Location: Location not imported yet.Title: First report of Juneberry rust caused by Gymnosporangium nelsonii on Juneberry in Michigan) Author
Submitted to: Plant Disease
Publication Type: Peer reviewed journal
Publication Acceptance Date: 3/10/2011
Publication Date: 5/29/2011
Citation: Schilder, M., Lizotte, E., Yun, H., Dixon, L., Castlebury, L.A. 2011. First report of Juneberry rust caused by Gymnosporangium nelsonii on Juneberry in Michigan. Plant Disease. 95(6):770. Interpretive Summary: Rust fungi are parasites that cause significant damage to crop plants in the United States. Juneberry is a new crop that is increasingly grown for its edible fruits. A rust fungus was discovered to cause significant damage to the fruits of commercially grown juneberry plants in Michigan. This fungus was identified as a rust species that has not been reported before in Michigan and is described and illustrated in this publication. This research provides a description and illustration of this new disease. Plant pathologists will use this research to monitor the juneberry crop for symptoms and signs and to develop fungicides to control this disease.

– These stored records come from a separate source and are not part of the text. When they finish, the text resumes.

This design comes from an exercise in tuning for small area, a short achievable clock period and few clock cycles per item on the open sky130 flow, not from production work.
Only simulation tests tie the RTL to the original design; equivalence was not proved.

==> flow/design.v (excerpt) <==
module sha256_compress (
    input  wire         clk,
    input  wire         rst,         
    input  wire         in_valid,
    output wire         in_ready,
    input  wire [255:0] in_state,
    input  wire [511:0] in_block,
    output wire         out_valid,
    input  wire         out_ready,
    output wire [255:0] out_state
);
Size: roughly 1000 I/O pins, about 0.051 mm2 of cells after synthesis.
clock: 8.0 ns
lec_check: 0
abc_area: 1
cap_margin: 20
core_margin: 2
core_utilization: 40
place_density: 0.6
setup_slack_margin: 4.5
slew_margin: 20
standard.sh (not shown) runs the stock make flow with config.mk's settings and CLKGATE_MAP_FILE= SYNTH_SCRIPT=/design/flow/synth_recipe.tcl, a recipe that flattens the netlist after the stock synthesis.
==> flow/flow/run.sh <==
#!/bin/bash
# Layout flow: the standard flow (standard synthesis unchanged), with
#  - the port buffers made as sky130_fd_sc_hd__buf_1 instead of the default
#    delay buffer,
#  - the clock tree built from sky130_fd_sc_hd__clkbuf_8 without dummy loads.
# Every ORFS step still writes its own log under orfs/logs/; make's own
# output goes to flow_make.log here.
set -euo pipefail
export BUFFER_PORTS_ARGS="-buffer_cell sky130_fd_sc_hd__buf_1"
export CTS_ARGS="-sink_clustering_enable -repair_clock_nets -buf_list sky130_fd_sc_hd__clkbuf_8 -dont_use_dummy_load"
bash standard.sh > flow_make.log 2>&1 || { tail -50 flow_make.log; exit 1; }
tail -5 flow_make.log
Testbench counts at the start, summed over its fixed seeds: cycles 34,824, blocks 512.
Change:
--- a/flow/config.mk
+++ b/flow/config.mk
@@ -11,4 +11,4 @@
 export CORE_UTILIZATION = 40
 export PLACE_DENSITY = 0.6
-export SETUP_SLACK_MARGIN = 4.5
+export SETUP_SLACK_MARGIN = 4.0
 export SLEW_MARGIN = 20
=> Clock skew grows by 0.032 ns; cell count drops slightly; die area does not change; register-to-register slack improved by 0.09 ns; first-iteration DRC count fell by a few percent; synthesized area stays the same; wire length came out lower by a little under a tenth; setup slack is better by 0.090 ns; via count went down by a few percent; synthesized cell count is unchanged.


## wip/ember
Another version of the RTL of sha256_compress (not shown whole).
Size: ~6400 cells after synthesis, ~880 flip-flops, about 1000 I/O pins.
## sha256_compress
module sha256_compress (
    input  wire         clk,
    input  wire         rst,         
    input  wire         in_valid,
    output wire         in_ready,
    input  wire [255:0] in_state,
    input  wire [511:0] in_block,
    output wire         out_valid,
    input  wire         out_ready,
    output wire [255:0] out_state
);
    reg         run;                 
    reg         outv;                
    reg  [6:0]  kidx;                
    reg  [31:0] a, b, c, d, e, f, g, p;
    reg  [31:0] win [0:15];          
    reg         rnd;                 
    reg         fin;                 
    reg         rot1, rot2, rot3;    
    reg         wport_sel;           
    reg         nok;                 
    wire        en   = run | ~outv | out_ready;
    assign in_ready  = rot3;
    assign out_valid = outv;
    assign out_state = {d, a, b, c, p, e, f, g};
    wire [31:0] H0 = in_state[255:224], H1 = in_state[223:192],
                H2 = in_state[191:160], H3 = in_state[159:128],
                H4 = in_state[127:96],  H5 = in_state[95:64],
                H6 = in_state[63:32],   H7 = in_state[31:0];
    reg  [6:0]  kidx_nxt;
    reg  [31:0] k, k_nxt;
    always @(*) begin
        case (kidx_nxt)
            7'd0: k_nxt = 32'h428a2f98;
            7'd1: k_nxt = 32'h71374491;
            7'd2: k_nxt = 32'hb5c0fbcf;
            7'd3: k_nxt = 32'he9b5dba5;
            7'd4: k_nxt = 32'h3956c25b;
            7'd5: k_nxt = 32'h59f111f1;
            7'd6: k_nxt = 32'h923f82a4;
            7'd7: k_nxt = 32'hab1c5ed5;
            7'd8: k_nxt = 32'hd807aa98;
            7'd9: k_nxt = 32'h12835b01;
            7'd10: k_nxt = 32'h243185be;
            7'd11: k_nxt = 32'h550c7dc3;
            7'd12: k_nxt = 32'h72be5d74;
            7'd13: k_nxt = 32'h80deb1fe;
            7'd14: k_nxt = 32'h9bdc06a7;
            7'd15: k_nxt = 32'hc19bf174;
            7'd16: k_nxt = 32'he49b69c1;
  ...
clock: 8.0 ns
lec_check: 0
abc_area: 1
cap_margin: 20
core_margin: 2
core_utilization: 40
place_density: 0.6
setup_slack_margin: 4.0
slew_margin: 20
Scripts as last shown in full above: flow/flow/run.sh
wip/ember finished end to end and its layout was clean on timing, DRC and antenna.
Testbench counts of wip/ember, summed over its fixed seeds: cycles 34,824, blocks 512.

Technical Abstract: Amelanchier alnifolia, commonly known as juneberry or Saskatoon serviceberry, was historically a prairie fruit native to the Northern Great Plains, southern Yukon and Northwest Territories. While juneberry is an important fruit crop in the prairie provinces of Canada, small commercial plantings also occur throughout the northern United States (2), including Michigan. On July 18, 2009, severe rust symptoms were observed on a 2-year-old planting of 1,000 A. alnifolia ‘Smoky’ plants in Northport, Michigan. The plants had been sourced as seedlings from a nursery in Canada. Symptoms were present on fruits and leaves on virtually all of the plants. Symptomatic fruit were still immature, and, on average, more than 70% of the fruit surface was covered with horn-like white aecia with conspicuous orange aeciospores. Portions of twigs also showed fusiform swellings (1 to 4 cm long) covered with aecia. Aecia were hypophyllous, fructicolous and caulicolous, roestelioid, and 2–4 mm high. The peridium was cornuted, lacerating at the apex, and whitish to brownish. Peridial cells were linear rhomboidal, 50 to 105 µm long, hyaline to brownish, outer walls smooth, inner walls with small papillae and side walls rugose or moderately rugose. Aeciospores were globoid, 20 to 35 × 25 to 38 µm (average 30.7 × 32.5 µm), orange to cinnamon brown, and densely verrucose with walls 2.5 to 3.5 µm thick. Based on fungal morphology and the host on which the rust was found, the pathogen was identified as Gymnosporangium nelsonii Arthur. A DNA sequence of the ITS region was 99.81% similar to an unpublished sequence of Gymnosporangium nelsonii. The sequence has been submitted to GenBank and is the first sequence of G. nelsonii in GenBank. The specimen has been deposited at the U.S. National Fungus Collections. The infection is likely caused by basidiospores originating from telia on Juniperus spp. in the area surrounding of the field. However, no telial horns were found on junipers in the immediate vicinity. This is the first report of G. nelsonii on juneberry in Michigan. Due to the devastating effect of this disease on fruit quality, fungicide programs have been devised for control. Juneberry growers in the Midwest need to be aware of this disease and monitor their crop carefully for symptoms and signs.